* [What to work on] The required answer is every line of the data containing the word "flops".
>>>
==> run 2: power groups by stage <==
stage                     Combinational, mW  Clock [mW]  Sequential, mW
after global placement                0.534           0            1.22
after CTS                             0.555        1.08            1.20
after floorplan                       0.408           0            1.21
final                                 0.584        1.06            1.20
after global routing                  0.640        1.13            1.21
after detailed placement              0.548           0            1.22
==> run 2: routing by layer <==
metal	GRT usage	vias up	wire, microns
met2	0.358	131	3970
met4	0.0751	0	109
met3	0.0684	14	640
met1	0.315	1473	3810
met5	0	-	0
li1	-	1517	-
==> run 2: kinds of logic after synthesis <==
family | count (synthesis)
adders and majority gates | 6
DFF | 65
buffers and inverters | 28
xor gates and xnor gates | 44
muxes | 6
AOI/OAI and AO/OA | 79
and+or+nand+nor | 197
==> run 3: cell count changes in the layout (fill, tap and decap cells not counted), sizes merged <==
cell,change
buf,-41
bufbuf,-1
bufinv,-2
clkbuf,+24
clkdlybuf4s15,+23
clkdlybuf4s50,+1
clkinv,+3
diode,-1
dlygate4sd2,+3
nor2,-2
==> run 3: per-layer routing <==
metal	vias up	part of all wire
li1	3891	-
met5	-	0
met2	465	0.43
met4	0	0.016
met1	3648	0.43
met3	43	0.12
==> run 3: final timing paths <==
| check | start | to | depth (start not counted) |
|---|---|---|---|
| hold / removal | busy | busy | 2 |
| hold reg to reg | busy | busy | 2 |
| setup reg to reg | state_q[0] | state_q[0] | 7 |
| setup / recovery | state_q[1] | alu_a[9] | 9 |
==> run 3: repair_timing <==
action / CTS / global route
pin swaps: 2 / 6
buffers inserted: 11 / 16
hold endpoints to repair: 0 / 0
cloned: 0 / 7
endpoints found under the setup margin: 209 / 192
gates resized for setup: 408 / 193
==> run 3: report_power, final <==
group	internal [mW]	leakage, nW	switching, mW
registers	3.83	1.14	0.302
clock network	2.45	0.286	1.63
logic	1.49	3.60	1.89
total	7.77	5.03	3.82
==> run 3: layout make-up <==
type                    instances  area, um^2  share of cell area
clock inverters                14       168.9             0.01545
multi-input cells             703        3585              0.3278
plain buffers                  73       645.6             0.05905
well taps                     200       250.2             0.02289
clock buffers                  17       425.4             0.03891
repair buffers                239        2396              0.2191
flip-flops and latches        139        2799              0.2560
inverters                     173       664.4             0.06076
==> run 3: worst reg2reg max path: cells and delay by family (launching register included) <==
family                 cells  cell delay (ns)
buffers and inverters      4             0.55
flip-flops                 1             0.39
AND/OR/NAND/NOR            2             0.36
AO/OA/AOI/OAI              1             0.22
<file path="src/rtl/arm_pkg.sv">
// arm_pkg: shared types and constants for the block transfer sequencer.
package arm_pkg;
  typedef enum logic [1:0] {IDLE, XFER, WB, DONE} bts_state_t;
  typedef enum logic [1:0] {DA = 2'b00, IA = 2'b01, DB = 2'b10, IB = 2'b11} addr_mode_t;
  localparam logic [31:0] WORD_BYTES = 32'd4;
  localparam logic [3:0] PC_REG = 4'd15;
endpackage

</file>
<file path="src/rtl/lowest_set_bit.sv">
// lowest_set_bit: index of the lowest set bit of a 16-bit list, with an empty flag.
module lowest_set_bit (
  input  logic [15:0] list,
  output logic [3:0]  idx,
  output logic        none
);
  always_comb begin
    idx = '0;
    for (int i = 15; i >= 0; i--) idx = list[i] ? 4'(i) : idx;
    none = ~|list;
  end
endmodule

</file>
<file path="src/rtl/block_transfer_sequencer.sv">
// block_transfer_sequencer: LDM/STM register-list walker driving memory and the register file.
// Base writeback (WB state, W bit) is built only when BTS_BASE_WRITEBACK_EN is defined.
module block_transfer_sequencer
  import arm_pkg::*;
#(
  parameter int DATA_W = 32
) (
  input  logic              clk,
  input  logic              reset,
  input  logic              start,
  input  logic              is_load,
  input  logic              pre_index,
  input  logic              up,
  input  logic              writeback,
  input  logic [3:0]        base_reg,
  input  logic [DATA_W-1:0] base_addr,
  input  logic [15:0]       reg_list,
  output logic              busy,
  output logic              done,
  output logic              mem_req,
  output logic              mem_write_enable,
  output logic [DATA_W-1:0] mem_addr,
  output logic [DATA_W-1:0] mem_write_data,
  input  logic              mem_ready,
  input  logic [DATA_W-1:0] mem_read_data,
  output logic [3:0]        read_reg_addrs,
  input  logic [DATA_W-1:0] read_datas,
  output logic              write_enable3,
  output logic [3:0]        write_reg_addr3,
  output logic [DATA_W-1:0] write_data3,
  output logic              pc_load_valid,
  output logic [DATA_W-1:0] pc_load_data
);
`ifdef BTS_BASE_WRITEBACK_EN
  localparam bit WB_BUILT = 1'b1;
`else
  localparam bit WB_BUILT = 1'b0;
`endif
  bts_state_t        state;
  addr_mode_t        mode;
  logic [15:0]       list, list_nxt;
  logic [3:0]        cur, base_reg_r;
  logic [4:0]        n;
  logic [DATA_W-1:0] n4, start_addr, final_base;
  logic              none, load_r, wb_r, wb_write_r, xfer, in_wb, hs, last;
  lowest_set_bit u_lsb (.list(list), .idx(cur), .none(none));
  always_comb begin
    n = '0;
    for (int i = 0; i < 16; i++) n = n + 5'(reg_list[i]);
    n4 = DATA_W'({n, 2'b00});
    mode = addr_mode_t'({pre_index, up});
    start_addr = mode == IA ? base_addr :
                 mode == IB ? base_addr + WORD_BYTES :
                 mode == DA ? base_addr - n4 + WORD_BYTES : base_addr - n4;
  end
  assign xfer     = state == XFER;
  assign in_wb    = state == WB;
  // a beat being cut off by reset must not reach the register file
  assign hs       = xfer & mem_ready & ~none & ~reset;
  assign list_nxt = list & ~(16'd1 << cur);
  assign last     = ~|list_nxt;
  assign busy             = state != IDLE;
  assign done             = state == DONE;
  assign mem_req          = xfer;
  assign mem_write_enable = xfer & ~load_r;
  assign mem_write_data   = mem_write_enable ? read_datas : '0;
  assign read_reg_addrs   = cur;
  assign write_enable3    = (hs & load_r & cur != PC_REG) | (in_wb & wb_write_r & ~reset);
  assign write_reg_addr3  = in_wb ? base_reg_r : (xfer & load_r) ? cur : '0;
  assign write_data3      = in_wb ? final_base : (xfer & load_r) ? mem_read_data : '0;
  assign pc_load_valid    = hs & load_r & cur == PC_REG;
  assign pc_load_data     = pc_load_valid ? mem_read_data : '0;
  always_ff @(posedge clk) begin
    if (reset) begin
      state      <= IDLE;
      list       <= '0;
      mem_addr   <= '0;
      load_r     <= 1'b0;
      wb_r       <= 1'b0;
      wb_write_r <= 1'b0;
      base_reg_r <= '0;
      final_base <= '0;
    end else begin
      case (state)
        IDLE: if (start) begin
          state      <= reg_list == '0 ? DONE : XFER;
          list       <= reg_list;
          mem_addr   <= start_addr;
          load_r     <= is_load;
          wb_r       <= writeback & WB_BUILT;
          base_reg_r <= base_reg;
          final_base <= up ? base_addr + n4 : base_addr - n4;
          wb_write_r <= base_reg != PC_REG && !(is_load && reg_list[base_reg]);
        end
        XFER: if (hs) begin
          list     <= list_nxt;
          mem_addr <= mem_addr + WORD_BYTES;
          if (last) state <= wb_r ? WB : DONE;
        end
        WB:      state <= DONE;
        default: state <= IDLE;
      endcase
    end
  end
endmodule

</file>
<<<
* [Result below]
flip-flops and latches        139        2799              0.2560
flip-flops                 1             0.39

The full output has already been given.